In the confusion and trauma which followed the catastrophe of Flodden, the newly founded print-ing trade suffered with the rest of the country. Royal patronage was brought to an end and, after the death of Andro Myllar c.1511, no printer of note appeared in Edinburgh until the advent of Thomas Davidson in the late 1520’s. Davidson was the first printer in Scotland to use Roman type in Strena, a poem written c.1528 to celebrate the accession of King James V. and he was also commissioned to print the Acts of Parliament in 1541.

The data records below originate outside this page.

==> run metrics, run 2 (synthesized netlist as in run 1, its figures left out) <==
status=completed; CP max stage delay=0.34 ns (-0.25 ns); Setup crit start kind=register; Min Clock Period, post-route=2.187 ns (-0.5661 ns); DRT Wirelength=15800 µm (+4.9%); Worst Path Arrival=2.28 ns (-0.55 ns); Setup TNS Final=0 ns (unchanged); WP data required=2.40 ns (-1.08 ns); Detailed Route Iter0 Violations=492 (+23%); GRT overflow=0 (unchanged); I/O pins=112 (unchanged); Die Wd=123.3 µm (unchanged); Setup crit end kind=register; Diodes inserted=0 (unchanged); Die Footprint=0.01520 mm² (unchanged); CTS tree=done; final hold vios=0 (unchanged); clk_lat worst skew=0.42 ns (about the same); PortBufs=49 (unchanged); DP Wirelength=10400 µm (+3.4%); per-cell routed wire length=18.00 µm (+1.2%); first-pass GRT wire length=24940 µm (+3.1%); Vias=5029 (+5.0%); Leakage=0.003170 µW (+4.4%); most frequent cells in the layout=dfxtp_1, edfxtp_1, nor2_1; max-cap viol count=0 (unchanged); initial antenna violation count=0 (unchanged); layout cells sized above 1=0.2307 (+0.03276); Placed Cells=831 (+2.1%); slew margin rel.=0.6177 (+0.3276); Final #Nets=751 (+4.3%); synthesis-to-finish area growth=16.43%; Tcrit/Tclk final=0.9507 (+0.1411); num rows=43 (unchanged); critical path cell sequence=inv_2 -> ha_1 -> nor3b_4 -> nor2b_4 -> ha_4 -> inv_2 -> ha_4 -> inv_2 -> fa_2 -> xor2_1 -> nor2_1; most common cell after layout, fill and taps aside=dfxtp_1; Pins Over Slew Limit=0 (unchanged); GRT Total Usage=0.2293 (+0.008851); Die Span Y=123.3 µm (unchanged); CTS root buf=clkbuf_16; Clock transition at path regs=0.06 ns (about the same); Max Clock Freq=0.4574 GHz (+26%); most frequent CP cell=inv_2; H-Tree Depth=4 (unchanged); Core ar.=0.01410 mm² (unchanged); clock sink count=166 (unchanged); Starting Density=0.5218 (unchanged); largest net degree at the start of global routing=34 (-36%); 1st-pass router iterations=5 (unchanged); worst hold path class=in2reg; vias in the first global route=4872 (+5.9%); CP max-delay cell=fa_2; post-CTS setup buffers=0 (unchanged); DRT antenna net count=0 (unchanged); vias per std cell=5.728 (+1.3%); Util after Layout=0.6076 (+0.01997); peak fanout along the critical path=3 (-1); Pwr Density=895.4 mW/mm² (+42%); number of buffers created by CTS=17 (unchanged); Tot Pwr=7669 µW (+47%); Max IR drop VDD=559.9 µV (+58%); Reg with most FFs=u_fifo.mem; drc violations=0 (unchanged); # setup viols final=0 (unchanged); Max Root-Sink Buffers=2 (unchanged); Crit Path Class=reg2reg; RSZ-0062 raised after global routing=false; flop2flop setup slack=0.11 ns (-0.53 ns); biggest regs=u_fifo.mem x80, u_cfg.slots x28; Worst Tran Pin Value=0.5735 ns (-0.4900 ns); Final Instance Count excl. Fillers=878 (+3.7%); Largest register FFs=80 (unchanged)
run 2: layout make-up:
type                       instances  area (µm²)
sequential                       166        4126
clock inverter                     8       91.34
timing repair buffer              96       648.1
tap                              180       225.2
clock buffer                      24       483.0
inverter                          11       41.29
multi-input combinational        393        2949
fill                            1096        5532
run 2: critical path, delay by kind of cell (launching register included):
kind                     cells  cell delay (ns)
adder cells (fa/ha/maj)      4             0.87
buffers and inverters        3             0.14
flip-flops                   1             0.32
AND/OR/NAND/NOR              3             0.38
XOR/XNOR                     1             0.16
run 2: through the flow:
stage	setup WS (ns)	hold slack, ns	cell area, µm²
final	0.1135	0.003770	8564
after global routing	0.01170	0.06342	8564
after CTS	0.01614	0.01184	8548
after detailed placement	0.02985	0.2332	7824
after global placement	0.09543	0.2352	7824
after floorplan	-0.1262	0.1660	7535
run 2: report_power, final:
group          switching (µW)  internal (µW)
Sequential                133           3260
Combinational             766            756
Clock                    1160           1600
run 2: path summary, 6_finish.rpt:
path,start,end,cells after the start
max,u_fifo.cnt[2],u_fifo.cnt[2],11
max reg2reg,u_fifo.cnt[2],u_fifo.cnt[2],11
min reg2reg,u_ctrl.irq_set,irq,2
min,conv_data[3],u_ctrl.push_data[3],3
`config.mk`:
```
export PLATFORM = sky130hd
export DESIGN_NAME = barrier_tree_node
export DESIGN_NICKNAME = d
export VERILOG_FILES = /design/src/rtl/bar_pkg.sv /design/src/rtl/bt_sync.sv /design/src/rtl/bt_combine.sv /design/src/rtl/bt_irq.sv /design/src/rtl/barrier_tree_node.sv
export SDC_FILE = /design/constraint.sdc
export NUM_CORES = 1
export LEC_CHECK = 0
export BUFFER_PORTS_ARGS = -buffer_cell sky130_fd_sc_hd__buf_2
export CORE_MARGIN = 3
export CORE_UTILIZATION = 35
export DETAILED_ROUTE_END_ITERATION = 6
export GPL_ROUTABILITY_DRIVEN = 0
export PLACE_DENSITY = 0.66
export SYNTH_ARGS = -nofsm -noshare
export SYNTH_HDL_FRONTEND = slang
export SYNTH_SLANG_ARGS = --single-unit
export TNS_END_PERCENT = 50
```
`constraint.sdc`:
```
create_clock -name clk -period 1.5 [get_ports clk]
set_input_delay 0.225 -clock clk [delete_from_list [all_inputs] [get_ports clk]]
set_output_delay 0.225 -clock clk [all_outputs]
set_load 0.02 [all_outputs]
```
`src/rtl/bar_pkg.sv`:
```
package bar_pkg;
   localparam int unsigned MIN_SYNC_STAGES = 2;

   function automatic logic wire_level(input logic req, input logic inv);
      return req ^ inv;
   endfunction
endpackage

```
`src/rtl/bt_sync.sv`:
```
module bt_sync #(
   parameter int unsigned W      = 4,
   parameter int unsigned STAGES = 2
) (
   input  logic         clk,
   input  logic         rst_n,
   input  logic [W-1:0] d,
   output logic [W-1:0] q
);
   logic [STAGES-1:0][W-1:0] st;

   always_ff @(posedge clk or negedge rst_n) begin
      if (!rst_n) begin
         st <= '0;
      end else begin
         st[0] <= d;
         for (int i = 1; i < int'(STAGES); i++) begin
            st[i] <= st[i-1];
         end
      end
   end

   assign q = st[STAGES-1];
endmodule

```
`src/rtl/bt_combine.sv`:
```
module bt_combine #(
   parameter int unsigned NUM_CH    = 4,
   parameter int unsigned NUM_CHILD = 3
) (
   input  logic [NUM_CH-1:0]           local_wire,
   input  logic [NUM_CHILD*NUM_CH-1:0] child_s,
   input  logic [NUM_CHILD-1:0]        child_en,
   output logic [NUM_CH-1:0]           comb
);
   for (genvar k = 0; k < NUM_CH; k++) begin : g_ch
      logic [NUM_CHILD-1:0] hits;
      for (genvar c = 0; c < NUM_CHILD; c++) begin : g_child
         assign hits[c] = child_en[c] & child_s[c*NUM_CH+k];
      end
      assign comb[k] = local_wire[k] | (|hits);
   end
endmodule

```
`src/rtl/bt_irq.sv`:
```
module bt_irq #(
   parameter int unsigned NUM_CH = 4
) (
   input  logic              clk,
   input  logic              rst_n,
   input  logic [NUM_CH-1:0] down_val,
   input  logic [NUM_CH-1:0] invert,
   input  logic [NUM_CH-1:0] clr,
   output logic [NUM_CH-1:0] flag
);
   logic [NUM_CH-1:0] prev;
   logic [NUM_CH-1:0] rise;

   assign rise = down_val & ~prev & ~invert;

   always_ff @(posedge clk or negedge rst_n) begin
      if (!rst_n) begin
         prev <= '0;
         flag <= '0;
      end else begin
         prev <= down_val;
         flag <= (flag & ~clr) | rise;
      end
   end
endmodule

```
`src/rtl/barrier_tree_node.sv`:
```
module barrier_tree_node #(
   parameter int unsigned NUM_CH      = 4,
   parameter int unsigned NUM_CHILD   = 3,
   parameter int unsigned SYNC_STAGES = 2
) (
   input  logic                        clk,
   input  logic                        rst_n,
   input  logic                        cfg_is_root,
   input  logic [NUM_CHILD-1:0]        cfg_child_en,
   input  logic [NUM_CH-1:0]           cfg_invert,
   input  logic [NUM_CH-1:0]           local_req,
   input  logic [NUM_CHILD*NUM_CH-1:0] child_up,
   input  logic [NUM_CH-1:0]           parent_down,
   input  logic [NUM_CH-1:0]           irq_clr,
   output logic [NUM_CH-1:0]           up_out,
   output logic [NUM_CHILD*NUM_CH-1:0] down_out,
   output logic [NUM_CH-1:0]           result,
   output logic [NUM_CH-1:0]           irq_flag
);
   import bar_pkg::*;

   localparam int unsigned CW = NUM_CHILD * NUM_CH;

   initial begin
      assert (NUM_CH >= 1) else $error("NUM_CH must be at least 1");
      assert (NUM_CHILD >= 1) else $error("NUM_CHILD must be at least 1");
      assert (SYNC_STAGES >= MIN_SYNC_STAGES) else $error("SYNC_STAGES too small");
   end

   logic [CW-1:0]     child_s;
   logic [NUM_CH-1:0] parent_s;
   logic [NUM_CH-1:0] local_wire;
   logic [NUM_CH-1:0] comb;
   logic [NUM_CH-1:0] up_reg;
   logic [NUM_CH-1:0] down_reg;

   bt_sync #(.W(CW), .STAGES(SYNC_STAGES)) u_sync_child (
      .clk(clk), .rst_n(rst_n), .d(child_up), .q(child_s)
   );

   bt_sync #(.W(NUM_CH), .STAGES(SYNC_STAGES)) u_sync_parent (
      .clk(clk), .rst_n(rst_n), .d(parent_down), .q(parent_s)
   );

   for (genvar k = 0; k < NUM_CH; k++) begin : g_lw
      assign local_wire[k] = wire_level(local_req[k], cfg_invert[k]);
   end

   bt_combine #(.NUM_CH(NUM_CH), .NUM_CHILD(NUM_CHILD)) u_comb (
      .local_wire(local_wire), .child_s(child_s),
      .child_en(cfg_child_en), .comb(comb)
   );

   always_ff @(posedge clk or negedge rst_n) begin
      if (!rst_n) begin
         up_reg   <= '0;
         down_reg <= '0;
      end else begin
         up_reg   <= cfg_is_root ? '0 : comb;
         down_reg <= cfg_is_root ? comb : parent_s;
      end
   end

   assign up_out = up_reg;
   assign result = down_reg ^ cfg_invert;

   for (genvar c = 0; c < NUM_CHILD; c++) begin : g_down
      assign down_out[c*NUM_CH +: NUM_CH] = cfg_child_en[c] ? down_reg : '0;
   end

   bt_irq #(.NUM_CH(NUM_CH)) u_irq (
      .clk(clk), .rst_n(rst_n), .down_val(down_reg),
      .invert(cfg_invert), .clr(irq_clr), .flag(irq_flag)
   );
endmodule

```
# After elaboration in Yosys (flattened, before gate mapping)
# Cells that the tools add are included.
# totals
reg_bits	48
in_bits	34
word_cells	45
# classes
mux	5
bitwise	28
n_reduce_logical	4
# ops
cell	n
4-bit 2-to-1 mux	5
1-bit bitwise AND	12
4-bit bitwise AND	3
4-bit NOT	3
3-bit OR reduction	4
1-bit bitwise OR	4
4-bit bitwise OR	1
1-bit XOR	4
4-bit XOR	1

# Longest topological paths before layout
# logic_depth
ltp_word	4
depth_mapped	3

# Hierarchy
# From an unflattened synthesis, not the netlist that was laid out.
# unflattened
hier_cells	117
hier_area_um2	1732.9
# by_module_without_submodules
module	n_inst	cells_per_inst	area_each_um2
bt_sync (u_sync_child)	1	36	690.7
barrier_tree_node	1	37	451.7
bt_irq	1	20	295.3
bt_sync (u_sync_parent)	1	12	230.2
bt_combine	1	12	65.1

# Worst setup path before layout
# Ideal clock, no wire load.
# synth_timing
path_kind	register -> output
start	register down_reg[0]
end	output result[0]
arrival_time_ns	0.777
required_time_ns	1.275
setup_slack_ns	0.498
path_stages_with_launch	2
cell_sequence	dfrtp_1 > xor2_1
# synth_between
elab_chain_len	1
# synth_rtl
element	line_no	rtl
start: declaration	barrier_tree_node.sv:35	logic [NUM_CH-1:0] down_reg;
start signal: assignment	barrier_tree_node.sv:60	down_reg <= cfg_is_root ? comb : parent_s;
4-bit XOR	barrier_tree_node.sv:65	assign result = down_reg ^ cfg_invert;
end: declaration	barrier_tree_node.sv:17	output logic [NUM_CH-1:0] result,
# No other way between the ends.

# Final worst setup path
# Ends and elaborated chain as after synthesis.

==> metrics <==
outcome=complete, but fails checks; failing checks=hold timing; post-synthesis net count=131; CTS clk-pin slew, worst paths=roughly 80 ps; initial DRC count=40; Crit Path Class=reg -> out; Critical Path, Cell by Cell=xor2_1 > buf_2; Final setup violation count=0; DIE WIDTH=a little over 70 um; multi-input logic area=between 200 and 300 sq um; Final nets=roughly 200; EDFF count, synth=0; Yosys top cell by area=dfrtp_1; Clock Skews=2.04 ps; routed length per placed instance=between 10 and 15 um; clk root buf=clkbuf_8; Rows=23; post-cts repair resize count=0; Hold Path Class=in -> async; yosys warns=0; Slew Viols, Final=0; Worst setup EP type=output pin; io pins=58; Seq cells post-synth=48; Worst R2R Path Depth=2; register area=around 1200 sq um; max_slew headroom=0.632; simple-gate share of the synthesized area=0.0625; crit share post-route=0.901; filler cell count=363; Final Hold Vio Count=2; dominant register cell in the synthesized netlist=dfrtp_1; vias in the first global route=~1.1k; WP data required=1270 ps; CP Launch Type=flop; Vias/cell=about 4.6; largest family of logic cells by synthesized area=compound AO/OA/AOI/OAI gates; Internal=~2.1 mW; post-synthesis adder-cell area fraction=0; RSZ-0062 raised after global routing=no; Max stage delay cell, worst path=dfrtp_1; Synth Area in XOR/XNOR=0.0461; Worst Path Arrival=around 1100 ps; syn avg cell area=~16 sq um; Net Switching=~600 uW; drt pass-1 iters=4; hold slack=-0.584 ps; Leakage Power=approximately 0.99 nW; DP Wirelength=~2.1 mm; Die ar.=5170 sq um; clock sink count=between 40 and 50; Synth Instances=97; largest stage delay on the critical path=around 450 ps; # DRC=0; Antenna Nets Post-Route=0; Comb pwr share=0.112; clk_lat worst skew=about 290 ps; total number of H-tree levels=2; CTS buffer count=5; sequential power share=0.511; most frequent cell after synthesis=dfrtp_1; antenna diode count=0; top cells by area, synth=dfrtp_1, and2_1, a222oi_1, o32ai_1, xnor2_1; setup_tns=0 ps; complex-gate fraction of the synthesized area=0.0789; share of layout cells above drive strength 1=0.429; CTS max path bufs=2; Clk pwr share=0.377; share of flip-flops with an asynchronous set or reset=1.00; largest net degree at the start of global routing=49; total setup buffers inserted after CTS=0; Synth Cell Area=1520 sq um; area grow syn2layout=31.5%; CP Max Fanout=6; global-route usage over all layers=0.120; multiplexer share of the synthesized area=0; Via Count=around 960; Core Area=approximately 4100 sq um; distinct cell type count after synthesis=12; grt total ovfl=0; # hold bufs at CTS=0; Vert. Die Dim=between 70 and 80 um; antenna violations before repair=0; Max VDD drop=a little under 700 uV; Tmin final=1350 ps; fin util=0.490; Max-Cap Viols=0; Post-synth top cells=dfrtp_1, and2_1, inv_1; PortBufs=57; area fraction of the dominant cell type after synthesis=0.789; final WL=around 2.9 mm; post-synthesis sequential area ratio=0.789; CTS tree=yes; fmax=between 0.7 and 0.8 GHz; Pwr Density=approximately 1400 nW/um^2; first-pass GRT wire length=roughly 4.7 mm; worst slew pin tran=552 ps; Initial Util=0.372; Sw Ratio=0.222
worst max-delay path: cells and delay by family, from the launching register on:
| kind | cells | cell delay (ps) |
|---|---|---|
| DFF | 1 | 450 |
| buffers and inverters | 1 | 190 |
| xor gates and xnor gates | 1 | 200 |
per-stage QoR:
| stage | setup WS, ps | total power [mW] | instances | hold WS (ps) | cell area [sq um] |
|---|---|---|---|---|---|
| after floorplan | 498 | 1.59 | 97 | -70.6 | 1520 |
| after global placement | 492 | 1.74 | 204 | 330 | 1870 |
| after detailed placement | 432 | 1.75 | 204 | 334 | 1870 |
| after CTS | 148 | 2.79 | 211 | 21.7 | 2000 |
| after global routing | 108 | 2.88 | 211 | 16.9 | 2000 |
| final | 149 | 2.76 | 211 | -0.584 | 2000 |
final timing paths:
| check | start | endpoint | slack (ps) |
|---|---|---|---|
| worst min register to register | u_sync_child.st[1]$_DFF_PN0_ | u_sync_child.q[1]$_DFF_PN0_ | 350 |
| min in group clk | child_up[10] | u_sync_child.st[10]$_DFF_PN0_ | 40 |
| max in group asynchronous | rst_n | u_irq.prev[2]$_DFF_PN0_ | 1130 |
| worst max-delay path | down_reg[0]$_DFF_PN0_ | result[0] | 150 |
| worst max register to register | u_sync_child.q[0]$_DFF_PN0_ | down_reg[0]$_DFF_PN0_ | 420 |
| worst min-delay path | rst_n | u_sync_child.st[2]$_DFF_PN0_ | -0.6 |
area by class of cell:
type	instances	area share
Sequential cell	48	0.600
Inverter	8	0.0150
Tap cell	50	0.0313
Clock buffer	5	0.0344
Clock inverter	2	0.0300
Timing Repair Buffer	58	0.146
Multi-Input combinational cell	40	0.143
cell usage in the layout, fill, tap and decap left out, drive strengths merged:
master | Yosys | layout
buf | 1 | 58
a31oi | 4 | 4
o32ai | 4 | 4
nor2 | 4 | 4
a21oi | 4 | 4
a222oi | 4 | 4
xnor2 | 4 | 4
xor2 | 4 | 4
dfrtp | 48 | 48
and2 | 12 | 12
clkbuf | 0 | 5
inv | 8 | 8
bufinv | 0 | 2
layer usage:
layer	vias to the layer above	global-route usage	part of all wire
met1	480	0.118	0.36
met4	0	0.0626	0.012
li1	450	-	-
met5	-	0	0
met2	29	0.215	0.56
met3	4	0.0499	0.066
power by group through the flow:
| stage | Clock, mW | Sequential [mW] | Combinational [mW] |
|---|---|---|---|
| floorplan | 0 | 1.45 | 0.133 |
| global placement | 0 | 1.43 | 0.307 |
| detailed placement | 0 | 1.44 | 0.312 |
| CTS | 1.06 | 1.41 | 0.314 |
| global route | 1.11 | 1.42 | 0.339 |
| finish | 1.04 | 1.41 | 0.310 |
cells by family (layout without fill, tap and decap cells):
family                 after synthesis  count (layout)
flip-flops                          48              48
AND/OR/NAND/NOR                     16              16
buffers and inverters                9              73
XOR/XNOR                             8               8
AO/OA/AOI/OAI                       16              16
Power figures use the tool's default switching activity.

The years leading up to and including the Reformation saw a dramatic increase in the number of printers and printing material fuelled by the gathering storm of debate, argument and denunciation. The degree of confusion arising from these years of secular and religious intrigue and division can be gauged by the fact that it was felt necessary in 1552 to enact a law ‘anent prentaris’ which attempted to regulate the printing of all material by making it necessary to gain the approval of ‘sum wyse and discreit persounis depute thairto be the ordinaris quhatsumever’ to guarantee the orthodoxy of the particular work Failure to do so could lead to the seizure of goods and banishment. Although these were dangerous times, a printer could, with sufficient nerve and circumspection, turn the situation to advantage. John Scot was one such. In 1552 he printed the Catechism of Archbishop Hamilton, and in 1553 the Acts of Parliament. Immediately after the Reformation he printed the Reformers’ Confession of Faith but, perhaps inevitably, became unstuck when, in 1562, he was arrested by the magistrates of Edinburgh for printing the work of a Catholic priest. He did not print again until 1568.